Task material START
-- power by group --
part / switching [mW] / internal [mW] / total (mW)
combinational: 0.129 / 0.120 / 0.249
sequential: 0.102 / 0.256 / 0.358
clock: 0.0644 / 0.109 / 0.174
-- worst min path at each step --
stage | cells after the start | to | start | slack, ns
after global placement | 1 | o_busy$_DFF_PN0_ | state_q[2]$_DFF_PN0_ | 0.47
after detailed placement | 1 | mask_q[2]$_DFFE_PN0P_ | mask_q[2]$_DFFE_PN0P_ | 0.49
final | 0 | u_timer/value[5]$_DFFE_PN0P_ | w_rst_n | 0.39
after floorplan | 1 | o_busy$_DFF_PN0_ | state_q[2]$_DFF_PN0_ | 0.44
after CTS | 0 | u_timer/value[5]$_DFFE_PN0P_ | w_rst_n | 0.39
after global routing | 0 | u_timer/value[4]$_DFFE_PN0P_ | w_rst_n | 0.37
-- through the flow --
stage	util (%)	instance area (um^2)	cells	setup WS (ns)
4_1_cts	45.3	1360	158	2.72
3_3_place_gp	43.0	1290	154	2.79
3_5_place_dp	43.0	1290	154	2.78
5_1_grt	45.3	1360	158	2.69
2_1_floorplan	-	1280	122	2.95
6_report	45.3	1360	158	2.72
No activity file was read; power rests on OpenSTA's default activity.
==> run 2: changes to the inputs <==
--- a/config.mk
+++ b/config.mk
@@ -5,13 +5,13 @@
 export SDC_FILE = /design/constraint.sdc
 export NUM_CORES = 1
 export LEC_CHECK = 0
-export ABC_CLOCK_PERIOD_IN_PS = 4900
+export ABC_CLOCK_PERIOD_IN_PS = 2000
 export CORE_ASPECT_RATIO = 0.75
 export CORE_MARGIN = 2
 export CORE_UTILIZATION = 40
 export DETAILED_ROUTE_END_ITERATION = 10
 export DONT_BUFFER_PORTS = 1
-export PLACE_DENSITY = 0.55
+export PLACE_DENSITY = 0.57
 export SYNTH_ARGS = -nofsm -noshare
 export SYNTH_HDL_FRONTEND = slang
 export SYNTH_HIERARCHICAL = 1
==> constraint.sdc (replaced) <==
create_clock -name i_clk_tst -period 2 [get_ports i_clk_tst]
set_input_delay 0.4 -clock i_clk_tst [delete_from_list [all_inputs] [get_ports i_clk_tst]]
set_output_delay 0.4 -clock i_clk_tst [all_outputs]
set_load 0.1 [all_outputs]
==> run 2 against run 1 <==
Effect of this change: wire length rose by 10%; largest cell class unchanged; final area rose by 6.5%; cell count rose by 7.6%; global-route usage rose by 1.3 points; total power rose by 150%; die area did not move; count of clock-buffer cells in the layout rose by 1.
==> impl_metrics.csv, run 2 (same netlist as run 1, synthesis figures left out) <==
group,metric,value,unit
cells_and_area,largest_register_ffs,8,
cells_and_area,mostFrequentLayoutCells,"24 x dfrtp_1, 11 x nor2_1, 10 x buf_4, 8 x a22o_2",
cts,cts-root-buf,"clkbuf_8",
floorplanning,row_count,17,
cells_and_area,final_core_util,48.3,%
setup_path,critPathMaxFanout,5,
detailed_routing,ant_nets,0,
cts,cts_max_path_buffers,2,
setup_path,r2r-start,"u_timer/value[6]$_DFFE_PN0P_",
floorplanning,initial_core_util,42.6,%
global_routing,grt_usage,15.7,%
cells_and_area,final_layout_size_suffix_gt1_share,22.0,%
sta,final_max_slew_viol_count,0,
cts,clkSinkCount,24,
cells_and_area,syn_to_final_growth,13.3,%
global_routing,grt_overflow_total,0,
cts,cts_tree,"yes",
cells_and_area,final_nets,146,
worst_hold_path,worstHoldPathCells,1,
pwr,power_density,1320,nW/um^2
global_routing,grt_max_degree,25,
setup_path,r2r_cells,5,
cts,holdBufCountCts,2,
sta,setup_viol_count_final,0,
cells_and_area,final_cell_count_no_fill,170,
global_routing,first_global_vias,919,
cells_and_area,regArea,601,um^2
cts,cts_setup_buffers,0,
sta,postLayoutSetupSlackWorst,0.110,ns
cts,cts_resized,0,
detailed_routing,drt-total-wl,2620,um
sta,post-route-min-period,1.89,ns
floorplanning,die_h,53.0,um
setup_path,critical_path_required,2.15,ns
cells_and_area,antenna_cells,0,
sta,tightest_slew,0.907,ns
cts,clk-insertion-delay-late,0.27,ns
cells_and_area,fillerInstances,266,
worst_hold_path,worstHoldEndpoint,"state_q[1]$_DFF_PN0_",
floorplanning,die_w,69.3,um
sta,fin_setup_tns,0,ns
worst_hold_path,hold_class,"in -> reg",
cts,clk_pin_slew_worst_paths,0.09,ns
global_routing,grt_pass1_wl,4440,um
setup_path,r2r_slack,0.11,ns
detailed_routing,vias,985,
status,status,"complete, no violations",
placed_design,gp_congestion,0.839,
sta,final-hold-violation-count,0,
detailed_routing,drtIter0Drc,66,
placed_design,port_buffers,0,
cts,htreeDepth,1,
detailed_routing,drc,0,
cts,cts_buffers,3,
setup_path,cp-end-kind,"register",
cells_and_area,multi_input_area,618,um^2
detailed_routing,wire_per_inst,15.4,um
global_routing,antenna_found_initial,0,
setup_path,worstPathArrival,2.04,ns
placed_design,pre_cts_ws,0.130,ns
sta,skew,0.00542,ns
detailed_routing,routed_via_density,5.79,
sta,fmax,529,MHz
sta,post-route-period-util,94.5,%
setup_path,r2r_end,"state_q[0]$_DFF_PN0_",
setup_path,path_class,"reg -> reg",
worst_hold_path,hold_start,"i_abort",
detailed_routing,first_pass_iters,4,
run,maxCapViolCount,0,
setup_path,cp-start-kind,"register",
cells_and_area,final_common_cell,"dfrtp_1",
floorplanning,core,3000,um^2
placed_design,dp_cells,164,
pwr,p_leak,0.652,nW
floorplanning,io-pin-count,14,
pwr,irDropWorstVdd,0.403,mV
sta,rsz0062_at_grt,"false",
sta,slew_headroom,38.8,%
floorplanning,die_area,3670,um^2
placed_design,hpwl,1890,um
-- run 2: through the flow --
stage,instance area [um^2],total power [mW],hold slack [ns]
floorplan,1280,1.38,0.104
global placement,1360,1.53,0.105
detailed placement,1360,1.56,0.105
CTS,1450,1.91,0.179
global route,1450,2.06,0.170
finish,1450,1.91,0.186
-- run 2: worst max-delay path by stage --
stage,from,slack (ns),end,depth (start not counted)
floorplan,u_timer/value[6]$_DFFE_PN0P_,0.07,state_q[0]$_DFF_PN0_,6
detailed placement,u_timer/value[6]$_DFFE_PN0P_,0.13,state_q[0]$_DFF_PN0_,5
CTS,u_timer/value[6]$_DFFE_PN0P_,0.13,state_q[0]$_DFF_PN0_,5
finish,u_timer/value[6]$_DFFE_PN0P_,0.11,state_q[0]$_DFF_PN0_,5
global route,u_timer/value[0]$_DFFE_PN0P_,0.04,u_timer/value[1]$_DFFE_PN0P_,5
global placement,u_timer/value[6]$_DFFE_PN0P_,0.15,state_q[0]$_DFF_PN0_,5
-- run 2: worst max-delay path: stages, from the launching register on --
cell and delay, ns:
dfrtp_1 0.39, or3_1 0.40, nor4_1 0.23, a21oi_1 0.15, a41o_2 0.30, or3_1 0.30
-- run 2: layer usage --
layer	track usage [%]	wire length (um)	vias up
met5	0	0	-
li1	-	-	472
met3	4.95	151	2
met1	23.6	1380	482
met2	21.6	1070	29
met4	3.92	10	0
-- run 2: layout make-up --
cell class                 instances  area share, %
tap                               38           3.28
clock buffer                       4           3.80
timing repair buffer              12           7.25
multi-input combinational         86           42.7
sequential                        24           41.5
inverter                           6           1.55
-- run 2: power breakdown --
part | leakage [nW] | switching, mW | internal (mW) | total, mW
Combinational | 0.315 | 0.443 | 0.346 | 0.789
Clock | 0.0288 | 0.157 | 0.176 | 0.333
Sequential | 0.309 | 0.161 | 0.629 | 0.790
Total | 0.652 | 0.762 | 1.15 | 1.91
`src/rtl/sdram_arb_pkg.sv`:
```
// Shared definitions for the Wishbone-to-SDRAM arbiter.
//   - default requester count and burst limit
//   - arbiter state encoding
//   - slice widths of the packed per-requester buses
//   - idx_width(): width of an owner index for a given requester count
package sdram_arb_pkg;

    localparam int NUM_REQ_DEF   = 3;
    localparam int MAX_BURST_DEF = 16;

    localparam int SEL_W = 4;
    localparam int ADR_W = 32;
    localparam int DAT_W = 32;

    typedef enum logic {
        ST_IDLE = 1'b0,
        ST_OWN  = 1'b1
    } arb_state_t;

    function automatic int idx_width(input int n);
        return (n > 1) ? $clog2(n) : 1;
    endfunction

endpackage

```
`src/rtl/wb_sdram_arbiter_rr_pick.sv`:
```
// Round-robin picker (purely combinational).
//   pending     : requester i wants the bus
//   last_owner  : index of the most recently released owner
//   pick_onehot : one-hot next owner, searched from last_owner+1 upward
//   pick_idx    : binary index of the same requester
//   valid       : at least one requester is pending
module rr_pick
    import sdram_arb_pkg::*;
#(
    parameter int NUM_REQ = NUM_REQ_DEF,
    parameter int IDX_W   = idx_width(NUM_REQ)
) (
    input  logic [NUM_REQ-1:0] pending,
    input  logic [IDX_W-1:0]   last_owner,
    output logic [NUM_REQ-1:0] pick_onehot,
    output logic [IDX_W-1:0]   pick_idx,
    output logic               valid
);

    logic [IDX_W-1:0] idx_v;

    // Walk from the farthest candidate to the nearest so the nearest
    // pending requester after last_owner is the one left standing.
    always_comb begin
        pick_onehot = '0;
        pick_idx    = '0;
        valid       = 1'b0;
        idx_v       = '0;
        for (int k = NUM_REQ; k >= 1; k--) begin
            idx_v = IDX_W'((int'(last_owner) + k) % NUM_REQ);
            if (pending[idx_v]) begin
                pick_onehot        = '0;
                pick_onehot[idx_v] = 1'b1;
                pick_idx           = idx_v;
                valid              = 1'b1;
            end
        end
    end

endmodule

```
`src/rtl/wb_sdram_arbiter.sv`:
```
// Arbitrates NUM_REQ Wishbone masters onto a single SDRAM Wishbone slave.
//
//   state   | meaning
//   --------+-------------------------------------------------------------
//   IDLE    | no owner; m_wbs_* held at 0, slave acks ignored
//   OWN     | owner's bus forwarded to the slave, acks routed back to it
//
// Ports:
//   clk, rst                : clock, asynchronous active-high reset
//   s_wbs_*_i / s_wbs_*_o   : requester side, packed per requester
//                             (sel 4 bits, adr/dat 32 bits per slot)
//   m_wbs_*_o / m_wbs_*_i   : SDRAM slave side
//   grant_o                 : one-hot current owner, 0 when idle
//
// An owner keeps the bus until it drops cyc, or until its MAX_BURST-th
// acked beat while someone else is waiting. One idle cycle always sits
// between two owners, so a preempted owner's pending beat is simply
// re-presented after it is granted again.
module wb_sdram_arbiter
    import sdram_arb_pkg::*;
#(
    parameter int NUM_REQ   = NUM_REQ_DEF,
    parameter int MAX_BURST = MAX_BURST_DEF
) (
    input  logic                     clk,
    input  logic                     rst,

    input  logic [NUM_REQ-1:0]       s_wbs_cyc_i,
    input  logic [NUM_REQ-1:0]       s_wbs_stb_i,
    input  logic [NUM_REQ-1:0]       s_wbs_we_i,
    input  logic [SEL_W*NUM_REQ-1:0] s_wbs_sel_i,
    input  logic [ADR_W*NUM_REQ-1:0] s_wbs_adr_i,
    input  logic [DAT_W*NUM_REQ-1:0] s_wbs_dat_i,
    output logic [NUM_REQ-1:0]       s_wbs_ack_o,
    output logic [DAT_W-1:0]         s_wbs_dat_o,

    output logic                     m_wbs_cyc_o,
    output logic                     m_wbs_stb_o,
    output logic                     m_wbs_we_o,
    output logic [SEL_W-1:0]         m_wbs_sel_o,
    output logic [ADR_W-1:0]         m_wbs_adr_o,
    output logic [DAT_W-1:0]         m_wbs_dat_o,
    input  logic                     m_wbs_ack_i,
    input  logic [DAT_W-1:0]         m_wbs_dat_i,

    output logic [NUM_REQ-1:0]       grant_o
);

    localparam int               IDX_W     = idx_width(NUM_REQ);
    localparam int               CNT_W     = $clog2(MAX_BURST + 1);
    localparam logic [CNT_W-1:0] BURST_MAX = CNT_W'(MAX_BURST);
    localparam logic [IDX_W-1:0] LAST_INIT = IDX_W'(NUM_REQ - 1);

    arb_state_t       state;
    logic [IDX_W-1:0] owner;
    logic [IDX_W-1:0] last_owner;
    logic [CNT_W-1:0] beat_cnt;

    logic [NUM_REQ-1:0] pending;
    logic [NUM_REQ-1:0] pick_onehot;
    logic [IDX_W-1:0]   pick_idx;
    logic               pick_valid;

    logic [SEL_W-1:0] sel_arr [NUM_REQ];
    logic [ADR_W-1:0] adr_arr [NUM_REQ];
    logic [DAT_W-1:0] dat_arr [NUM_REQ];

    logic             own;
    logic             ack_own;
    logic             others_pending;
    logic [CNT_W-1:0] cnt_next;
    logic             release_bus;

    for (genvar i = 0; i < NUM_REQ; i++) begin : g_unpack
        assign sel_arr[i] = s_wbs_sel_i[i*SEL_W +: SEL_W];
        assign adr_arr[i] = s_wbs_adr_i[i*ADR_W +: ADR_W];
        assign dat_arr[i] = s_wbs_dat_i[i*DAT_W +: DAT_W];
    end

    assign pending = s_wbs_cyc_i & s_wbs_stb_i;

    rr_pick #(
        .NUM_REQ (NUM_REQ),
        .IDX_W   (IDX_W)
    ) u_rr_pick (
        .pending     (pending),
        .last_owner  (last_owner),
        .pick_onehot (pick_onehot),
        .pick_idx    (pick_idx),
        .valid       (pick_valid)
    );

    assign own            = (state == ST_OWN);
    assign ack_own        = own & m_wbs_ack_i;
    assign others_pending = |(pending & ~grant_o);
    // Saturates so a long solo burst can still be cut at the next ack
    // once another requester shows up.
    assign cnt_next       = (beat_cnt == BURST_MAX) ? BURST_MAX : beat_cnt + 1'b1;
    assign release_bus    = ~s_wbs_cyc_i[owner] |
                            (ack_own & (cnt_next == BURST_MAX) & others_pending);

    always_ff @(posedge clk or posedge rst) begin
        if (rst) begin
            state      <= ST_IDLE;
            owner      <= '0;
            last_owner <= LAST_INIT;
            beat_cnt   <= '0;
            grant_o    <= '0;
        end else begin
            case (state)
                ST_IDLE: begin
                    if (pick_valid) begin
                        state    <= ST_OWN;
                        owner    <= pick_idx;
                        grant_o  <= pick_onehot;
                        beat_cnt <= '0;
                    end
                end
                ST_OWN: begin
                    if (release_bus) begin
                        state      <= ST_IDLE;
                        grant_o    <= '0;
                        last_owner <= owner;
                    end else if (ack_own) begin
                        beat_cnt <= cnt_next;
                    end
                end
                default: begin
                    state   <= ST_IDLE;
                    grant_o <= '0;
                end
            endcase
        end
    end

    always_comb begin
        m_wbs_cyc_o = 1'b0;
        m_wbs_stb_o = 1'b0;
        m_wbs_we_o  = 1'b0;
        m_wbs_sel_o = '0;
        m_wbs_adr_o = '0;
        m_wbs_dat_o = '0;
        if (own) begin
            m_wbs_cyc_o = s_wbs_cyc_i[owner];
            m_wbs_stb_o = s_wbs_stb_i[owner];
            m_wbs_we_o  = s_wbs_we_i[owner];
            m_wbs_sel_o = sel_arr[owner];
            m_wbs_adr_o = adr_arr[owner];
            m_wbs_dat_o = dat_arr[owner];
        end
    end

    assign s_wbs_ack_o = {NUM_REQ{ack_own}} & grant_o;
    assign s_wbs_dat_o = m_wbs_dat_i;

endmodule

```
`config.mk`:
```
export PLATFORM = sky130hd
export DESIGN_NAME = wb_sdram_arbiter
export DESIGN_NICKNAME = d
export VERILOG_FILES = /design/src/rtl/sdram_arb_pkg.sv /design/src/rtl/wb_sdram_arbiter_rr_pick.sv /design/src/rtl/wb_sdram_arbiter.sv
export SDC_FILE = /design/constraint.sdc
export NUM_CORES = 1
export LEC_CHECK = 0
export CAP_MARGIN = 20
export CORE_AREA = 4 4 137 139
export CTS_CLUSTER_DIAMETER = 200
export DETAILED_ROUTE_END_ITERATION = 6
export DIE_AREA = 0 0 141 143
export GPL_ROUTABILITY_DRIVEN = 0
export MAX_ROUTING_LAYER = met4
export PLACE_DENSITY = 0.62
export SLEW_MARGIN = 20
export SYNTH_ARGS = -nofsm -noshare
export SYNTH_HDL_FRONTEND = slang
export SYNTH_SLANG_ARGS = --single-unit
```
`constraint.sdc`:
```
create_clock -name clk -period 2.5 [get_ports clk]
set_input_delay 0.5 -clock clk [delete_from_list [all_inputs] [get_ports clk]]
set_output_delay 0.5 -clock clk [all_outputs]
set_load 0.05 [all_outputs]
```
# ---- Yosys cells after proc, flatten, opt, wreduce, memory -nomap -nowiden
# Cells that the tools add are included.
dict set report classes {
  addsub 4
  div 3
  order_cmp 8
  eq_ne 6
  mux 53
  bitwise 11
  reduce_logical 8
}
# op count
set ops {}
lappend ops {{$mux W32} 6}
lappend ops {{$bmux W32 S2} 2}
lappend ops {{$mod A32 B3 Y32 const B} 3}
lappend ops {{$mux W5} 4}
lappend ops {{$mux W1} 17}
lappend ops {{$mux W3} 5}
lappend ops {{$bmux W1 S2} 6}
lappend ops {{$lt A2 B3 Y1 const B} 4}
lappend ops {{$mux W4} 3}
lappend ops {{$eq A5 B5 Y1 const B} 2}
lappend ops {{$pmux W5 S2} 1}
lappend ops {{$and A3 B3 Y3} 3}
lappend ops {{$bmux W4 S2} 1}
lappend ops {{$add A2 B2 Y3 const B} 2}
lappend ops {{$demux W1 S2} 3}
lappend ops {{$ge A2 B1 Y1 const B} 3}
lappend ops {{$mux W2} 3}
lappend ops {{$pmux W3 S2} 1}
lappend ops {{$reduce_and A2 Y1} 3}
lappend ops {{$add A5 B1 Y5 const B} 1}
lappend ops {{$ne A2 B1 Y1 const B} 2}
lappend ops {{$ne A2 B2 Y1 const B} 2}
lappend ops {{$add A2 B1 Y3 const B} 1}
lappend ops {{$and A1 B1 Y1} 3}
lappend ops {{other kinds (9)} 12}
dict set report word_totals {
  regBits 13
  input_bits 248
  out_inout_bits 109
  elab_cells 98
}

# ---- Longest topological paths before layout
dict set report logic_depth {
  word_depth 11
  depth_mapped 8
}

# ---- By module
# A second synthesis with hierarchy kept.
dict set report hier_totals {
  hier_cells 483
  hier_area_um2 3144.3
}
# module instances cells_per_inst area_per_inst_um2
set by_module_without_submodules {}
lappend by_module_without_submodules {wb_sdram_arbiter 1 442 2849.0}
lappend by_module_without_submodules {rr_pick 1 41 295.3}

# ---- Worst setup path after synthesis
# No wires, ideal clock.
dict set report synth_timing {
  kind {reg2out}
  startpoint {register owner[1]}
  endpoint {output m_wbs_adr_o[0]}
  arrival_ps 1907
  required_time_ps 2000
  setup_slack_ps 93
  path_stages_with_launch 7
  cell_sequence {dfrtp_1 buf_2 buf_1 mux2i_1 nor2_1 a21oi_1 nor2_1}
}
dict set report synth_between {
  elab_chain_len 5
}
# element line
set synth_rtl {}
lappend synth_rtl {{from (decl)} wb_sdram_arbiter.sv:55} ;# logic [IDX_W-1:0] owner;
lappend synth_rtl {{from (signal assigned)} wb_sdram_arbiter.sv:114} ;# owner <= pick_idx;
lappend synth_rtl {{$not A2 Y3 (not written as such)} wb_sdram_arbiter.sv:148} ;# m_wbs_adr_o = adr_arr[owner];
lappend synth_rtl {{$bmux W32 S2} wb_sdram_arbiter.sv:148}
lappend synth_rtl {{$mux W32 (not written as such) (2 in series)} wb_sdram_arbiter.sv:148}
lappend synth_rtl {{$mux W32} wb_sdram_arbiter.sv:143} ;# if (own) begin
lappend synth_rtl {{to (decl)} wb_sdram_arbiter.sv:41} ;# output logic [ADR_W-1:0] m_wbs_adr_o,
# Every way passes these cells. The select of a mux whose other input is x is not followed.

# ---- Worst setup path after layout
dict set report layout_timing {
  startpoint {register owner[1]}
  endpoint {output m_wbs_adr_o[10]}
}
# Same word-level chain as after synthesis.

==> impl_metrics.yaml <==
status:
  status: "complete, no violations"
yosys:
  yosysWarningCount: 0
  synth_ff_type: "dfrtp_1"
  synth-seq-cells: 13
  syn-num-nets: 704
  syn_area_sq_um: 2910
  synth.distinct_cells: 48
  synthCells: 452
  synth_edf_count: 0
  syn_avg_cell_area_sq_um: 6.43
  async_reset_ff_frac: 1.00
  ys_seq_area_frac: 0.112
setup_path:
  r2r_slack_ns: 0.33
  crit_arrival_ns: 1.89
  critical_path.max_fanout: 25
  endpoint_kind: "output port"
  worst-setup-path-type: "flip-flop to output port"
  cp.required_ns: 2.00
  critPathMaxStageDelay_ns: 0.61
  crit_slowest_cell: "dfrtp_4"
  path_cells: "nor2b_4 -> buf_4 -> a21oi_1 -> nor2_1 -> buf_12"
  critPathLaunchType: "flip-flop"
clock_network:
  cts_max_path_buffers: 2
  clk_latency_ns: 0.24
  cts_inserted_buffers: 3
  clock_sinks: 13
  cts_tree: "built"
  clk_pin_slew_worst_paths_ns: 0.05
  cts_setup_buffers: 0
  clockRootBuffer: "clkbuf_16"
  cts.repair.resized: 0
  cts_max_level: 1
  postCtsHoldBufs: 0
global_route:
  grt_pass1_wl_um: 21200
  grt_pass1_vias: 4028
  overflow: 0
  antenna_found_initial: 0
  grt_use_total: 0.133
  grt_max_degree: 31
pwr:
  cellLeakagePower_uw: 0.00271
  pwr-share-seq: 0.054
  total_power_uw: 7450
  p_sw_uw: 3870
  power_frac_comb: 0.906
  ir_worst_vdd_uv: 612
  power_density_nw_per_um2: 1090
  power.internal_uw: 3580
  switching_share: 0.520
  power_frac_clock: 0.040
floorplan:
  start_util: 0.165
  die_h_um: 143
  coreArea_sq_um: 17700
  die_width_um: 141
  dieArea_sq_um: 20200
  io_pins: 357
  fp-row-count: 49
sta:
  finalCritPeriodShare: 0.955
  worst_pin_slew_ns: 0.519
  rsz0062_at_grt: "true"
  setup_viol: 0
  period_needed_ns: 2.39
  hold_violations: 0
  slew_violations: 0
  tns_ns: 0
  fin_ws_ns: 0.112
  slew_headroom: 0.654
  finClkSkew_ns: 0.00128
  fmax_mhz: 419
routing:
  vias: 4090
  post_drt_wl_per_cell_um: 15.4
  first_pass_iters: 4
  routed_wirelength_um: 14400
  drt_iter0_drc: 136
  via_per_inst: 4.37
  ant_nets: 0
  drc: 0
cells_and_area:
  drive_gt1_frac: 0.167
  diodes: 0
  nNetsFinal: 960
  fin_cells: 936
  area_growth_pct: 136
  layout_commonest_cell: "clkdlybuf4s50_1"
  finish.utilization: 0.388
  layout_common_cells: "clkdlybuf4s50_1, nor2_1, buf_12"
job:
  cap_viol_max_count: 0
placement:
  dp_hpwl_um: 11900
  dp.cells: 932
  port_buffers: 292
  preCtsSetupSlack_ns: -0.0499
hold_path:
  hp-class: "flip-flop to flip-flop"
cells in the mapped netlist (all sizes together) (2+ instances only):
cell type | instances | area (sq um)
ha | 4 | 50.1
clkbuf | 23 | 86.3
nor2b | 2 | 12.5
nor2 | 144 | 541
xor2 | 3 | 26.3
a21oi | 72 | 360
buf | 45 | 292
and3 | 7 | 45.1
nand3 | 4 | 20.0
nand3b | 3 | 22.5
mux2i | 71 | 711
inv | 8 | 30.0
nor4bb | 2 | 20.0
o21ai | 4 | 20.0
a31oi | 2 | 12.5
mux2 | 2 | 22.5
maj3 | 2 | 21.3
dfrtp | 12 | 300
o22a | 2 | 17.5
nand2 | 16 | 60.1
o2bb2ai | 2 | 17.5
worst paths after layout:
check | end | cells past startpoint | start
max in group asynchronous | owner[1]$_DFFE_PP0P_ | 2 | rst
max reg2reg | grant_o[1]$_DFFE_PP0P_ | 6 | last_owner[1]$_DFFE_PP1P_
min in group asynchronous | last_owner[0]$_DFFE_PP0P_ | 2 | rst
min reg2reg | last_owner[0]$_DFFE_PP0P_ | 1 | last_owner[0]$_DFFE_PP0P_
max | m_wbs_adr_o[10] | 5 | owner[1]$_DFFE_PP0P_
min | last_owner[0]$_DFFE_PP0P_ | 1 | last_owner[0]$_DFFE_PP0P_
worst max-delay path: cells and delay by family, from the launching register on:
family                 cells  cell delay [ns]
and+or+nand+nor            2             0.41
AOI/OAI and AO/OA          1             0.12
DFF                        1             0.61
buffers and inverters      2             0.49
metrics by stage:
stage	hold WS, ns	instance area (sq um)
floorplan	0.376	2910
CTS	0.580	6850
global route	0.595	6850
finish	0.564	6850
detailed placement	0.569	6770
global placement	0.537	6770
per-layer routing:
metal,track usage,share of wire
met1,0.149,0.39
met2,0.241,0.51
met5,-,0
met3,0.0291,0.080
met4,0.0331,0.022
logic make-up (layout without fill, tap and decap cells):
family	count (synthesis)	after routing	share of synthesized area
xor+xnor	3	3	0.00904
compound gates	99	99	0.204
mux	73	73	0.252
simple gates	182	182	0.258
flops	13	13	0.112
buf+inv	76	331	0.140
fa+ha+maj	6	6	0.0245
state kept, by name, summed over array words and instances (netlist names):
name,flops
last_owner,2
owner,2
beat_cnt,5
grant_o,3
own,1
power groups by stage:
stage / Combinational, uW / Sequential, uW / Clock, uW
finish: 6750 / 400 / 301
global route: 7120 / 417 / 324
detailed placement: 6840 / 411 / 0
CTS: 6860 / 407 / 309
global placement: 6810 / 409 / 0
floorplan: 3630 / 404 / 0
final cells by class:
cell class                      count  area (sq um)
Clock buffer                        4          78.8
Sequential cell                    13           332
Fill cell                        1845         10800
Inverter                            8          30.0
Multi-Input combinational cell    363          2180
Tap cell                          229           287
Timing Repair Buffer              319          3940
Power figures use the tool's default switching activity.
Task material END
**Action item**
All lines above from the one holding "detailed_routing,wire_per_inst,15.4,um" to the one holding "pwr,irDropWorstVdd,0.403,mV", inclusive, are to be copied exactly; no other line is wanted.

**Solution below**
detailed_routing,wire_per_inst,15.4,um
global_routing,antenna_found_initial,0,
setup_path,worstPathArrival,2.04,ns
placed_design,pre_cts_ws,0.130,ns
sta,skew,0.00542,ns
detailed_routing,routed_via_density,5.79,
sta,fmax,529,MHz
sta,post-route-period-util,94.5,%
setup_path,r2r_end,"state_q[0]$_DFF_PN0_",
setup_path,path_class,"reg -> reg",
worst_hold_path,hold_start,"i_abort",
detailed_routing,first_pass_iters,4,
run,maxCapViolCount,0,
setup_path,cp-start-kind,"register",
cells_and_area,final_common_cell,"dfrtp_1",
floorplanning,core,3000,um^2
placed_design,dp_cells,164,
pwr,p_leak,0.652,nW
floorplanning,io-pin-count,14,
pwr,irDropWorstVdd,0.403,mV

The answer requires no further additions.